James Connolly

 

Home Thrusts

(3 June 1900)


From The Workers’ Republic, 3 June 1900.
Transcribed by Aindrias Ó Cathasaigh for Red Banner, No.20.
Marked up by Einde O’Callaghan for the Marxists’ Internet Archive.


The Irish Trades’ Union Congress.

What have the working class of Ireland a right to expect from that gathering?

We know what we have received in the past – much talk, and many schemes whereby we might through combination better our lot as slaves, but never a suggestion on the point of how we might proceed to abolish our status as slaves, and elevate ourselves instead to the dignity of freemen.

For what, after all, are the various nostrums of Technical Education, Fair Wages Clause in Public Contracts, Amendments to Employers’ Liability Acts, etc., what are they in essence but devices to modify the severity of the slave driver’s lash, whilst still expressly recognising his right to apply the lash?

Take Technical Education. It is a scheme to provide the workers with increased knowledge of how to handle the tools with which they make a profit for their masters; it will not increase the wages of labour, but it will increase the number of really efficient workers seeking for employment, and competing against each other for wages.

If thorough Technical Education were made universal it would make skilled labour as plentiful as unskilled, and wages would be adjusted accordingly.

That is in any event the tendency introduced into modern industry by machinery; it is the inevitable result of the division of labour in the workshop, consequent upon the use of steam and electricity; but why trade unionists should imagine that it is their duty to spend valuable time in advocating reforms (?) which will destroy the distinction between skilled and unskilled labour, not by uplifting the latter but by degrading the former, we fail to understand.

It may be pleaded that as Technical Education would enable us to compete better with other nations it is a beneficent measure to that extent. Granted. But what is most urgently needed in Ireland is a frank discussion by organised labour of the basis and principles of the vile capitalist system which compels you to compete or die; to snatch the bread out of your neighbour’s mouth, or starve yourself.

Technical Education will come. Of that be assured. The master class will introduce it in their own interests, my friends, so please use your time at your annual palaver at something a little more useful to yourselves and your class.

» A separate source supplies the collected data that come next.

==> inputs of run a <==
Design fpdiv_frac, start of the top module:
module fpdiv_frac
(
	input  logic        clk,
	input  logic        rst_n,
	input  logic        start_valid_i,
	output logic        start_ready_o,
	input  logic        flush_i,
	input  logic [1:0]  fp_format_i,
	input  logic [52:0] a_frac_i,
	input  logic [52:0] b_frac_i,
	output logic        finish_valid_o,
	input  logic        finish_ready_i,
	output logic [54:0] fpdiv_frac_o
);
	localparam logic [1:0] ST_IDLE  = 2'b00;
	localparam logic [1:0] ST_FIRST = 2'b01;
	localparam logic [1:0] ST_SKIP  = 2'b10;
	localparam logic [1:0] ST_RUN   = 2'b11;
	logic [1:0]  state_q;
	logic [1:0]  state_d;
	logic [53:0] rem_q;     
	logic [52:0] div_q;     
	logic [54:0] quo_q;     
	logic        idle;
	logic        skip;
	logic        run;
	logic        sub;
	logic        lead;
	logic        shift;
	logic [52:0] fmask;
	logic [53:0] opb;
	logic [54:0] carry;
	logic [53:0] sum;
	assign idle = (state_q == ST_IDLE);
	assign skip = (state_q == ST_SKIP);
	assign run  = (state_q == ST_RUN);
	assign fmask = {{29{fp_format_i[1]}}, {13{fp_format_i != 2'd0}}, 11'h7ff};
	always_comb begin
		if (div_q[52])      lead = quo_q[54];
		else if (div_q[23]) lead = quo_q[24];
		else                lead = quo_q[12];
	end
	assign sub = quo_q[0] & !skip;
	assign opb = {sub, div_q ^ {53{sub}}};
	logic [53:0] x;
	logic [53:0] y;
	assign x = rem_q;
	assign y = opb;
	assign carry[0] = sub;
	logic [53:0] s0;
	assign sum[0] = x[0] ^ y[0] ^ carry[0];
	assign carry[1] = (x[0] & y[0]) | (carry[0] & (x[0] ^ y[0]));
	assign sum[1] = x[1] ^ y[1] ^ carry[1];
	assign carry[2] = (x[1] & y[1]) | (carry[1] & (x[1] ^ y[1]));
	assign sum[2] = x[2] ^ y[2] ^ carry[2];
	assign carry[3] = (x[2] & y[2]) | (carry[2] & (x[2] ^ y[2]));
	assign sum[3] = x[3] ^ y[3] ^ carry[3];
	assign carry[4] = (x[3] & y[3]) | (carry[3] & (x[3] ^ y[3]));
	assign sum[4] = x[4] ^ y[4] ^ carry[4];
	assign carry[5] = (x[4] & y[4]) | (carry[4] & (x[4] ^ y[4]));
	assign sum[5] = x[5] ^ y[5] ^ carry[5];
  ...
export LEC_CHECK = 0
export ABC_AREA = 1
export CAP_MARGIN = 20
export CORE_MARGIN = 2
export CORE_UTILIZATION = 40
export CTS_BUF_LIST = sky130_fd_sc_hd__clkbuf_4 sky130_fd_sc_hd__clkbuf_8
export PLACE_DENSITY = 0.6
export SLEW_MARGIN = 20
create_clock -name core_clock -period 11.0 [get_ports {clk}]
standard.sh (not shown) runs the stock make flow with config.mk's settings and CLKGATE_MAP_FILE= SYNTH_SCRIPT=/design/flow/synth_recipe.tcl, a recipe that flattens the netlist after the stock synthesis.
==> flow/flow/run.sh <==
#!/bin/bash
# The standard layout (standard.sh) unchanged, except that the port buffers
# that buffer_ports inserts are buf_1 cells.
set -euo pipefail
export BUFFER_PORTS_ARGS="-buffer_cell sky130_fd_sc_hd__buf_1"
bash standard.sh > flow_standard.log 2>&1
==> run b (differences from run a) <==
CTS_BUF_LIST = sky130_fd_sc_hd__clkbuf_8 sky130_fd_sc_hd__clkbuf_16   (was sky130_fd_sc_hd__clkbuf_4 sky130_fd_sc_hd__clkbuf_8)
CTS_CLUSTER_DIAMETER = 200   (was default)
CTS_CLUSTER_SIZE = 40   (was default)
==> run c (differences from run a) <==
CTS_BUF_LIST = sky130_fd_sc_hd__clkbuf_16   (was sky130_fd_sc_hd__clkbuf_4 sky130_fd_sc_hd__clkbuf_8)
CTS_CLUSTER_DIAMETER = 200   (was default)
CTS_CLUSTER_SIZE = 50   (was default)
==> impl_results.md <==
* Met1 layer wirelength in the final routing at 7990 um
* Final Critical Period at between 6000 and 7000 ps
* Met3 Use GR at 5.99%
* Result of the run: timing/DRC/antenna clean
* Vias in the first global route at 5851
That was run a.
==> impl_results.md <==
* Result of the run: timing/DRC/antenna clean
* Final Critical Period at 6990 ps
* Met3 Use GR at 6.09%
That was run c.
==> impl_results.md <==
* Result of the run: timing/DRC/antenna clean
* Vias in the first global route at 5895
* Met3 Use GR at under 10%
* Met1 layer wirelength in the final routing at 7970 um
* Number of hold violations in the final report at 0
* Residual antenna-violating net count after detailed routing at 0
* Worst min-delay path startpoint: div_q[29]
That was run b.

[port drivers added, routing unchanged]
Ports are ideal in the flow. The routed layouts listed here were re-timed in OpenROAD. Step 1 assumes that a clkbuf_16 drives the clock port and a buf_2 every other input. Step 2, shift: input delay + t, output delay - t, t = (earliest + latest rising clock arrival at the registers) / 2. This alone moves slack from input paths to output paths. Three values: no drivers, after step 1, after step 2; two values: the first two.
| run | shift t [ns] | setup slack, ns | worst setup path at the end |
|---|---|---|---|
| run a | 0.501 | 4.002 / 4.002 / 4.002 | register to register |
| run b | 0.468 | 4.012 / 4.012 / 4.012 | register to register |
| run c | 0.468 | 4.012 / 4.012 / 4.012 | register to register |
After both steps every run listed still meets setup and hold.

The Fair Wages Clause is somewhat more sensible, but does not deserve all the enconiums passed upon it. What is it at most? If carried out in its entirety it would ensure that the rate of wages paid in Government or Municipal service or contracts would be as high as the terms your trade unionists are able to force upon private employers. That is all!

Not a great lot to talk about, is it?

Especially in view of the fact that were you wise enough to think for yourselves, instead of blindly following the interested advice of the middle class on the one hand, or the muddle-headed traditions of English trade unionism on the other, you could carry your trade unionism into politics, and elect sufficient men of your own class to all public bodies, parliament included, to make these bodies the mouthpieces of your own interest, and their conditions of employment the ideal standard.

But that would be Socialism, you say. Oh no it wouldn’t, not by a long shot. But if you had a majority of your representatives in the legislative chamber, and that majority proceeded to make capitalist property illegal, and to vote that all the land, mines, railways, canals, factories, shops, docks, and shipping belonged to the people of Ireland, and would in future be worked by them on a co-operative, democratic basis, that would be Socialism – and that would be freedom.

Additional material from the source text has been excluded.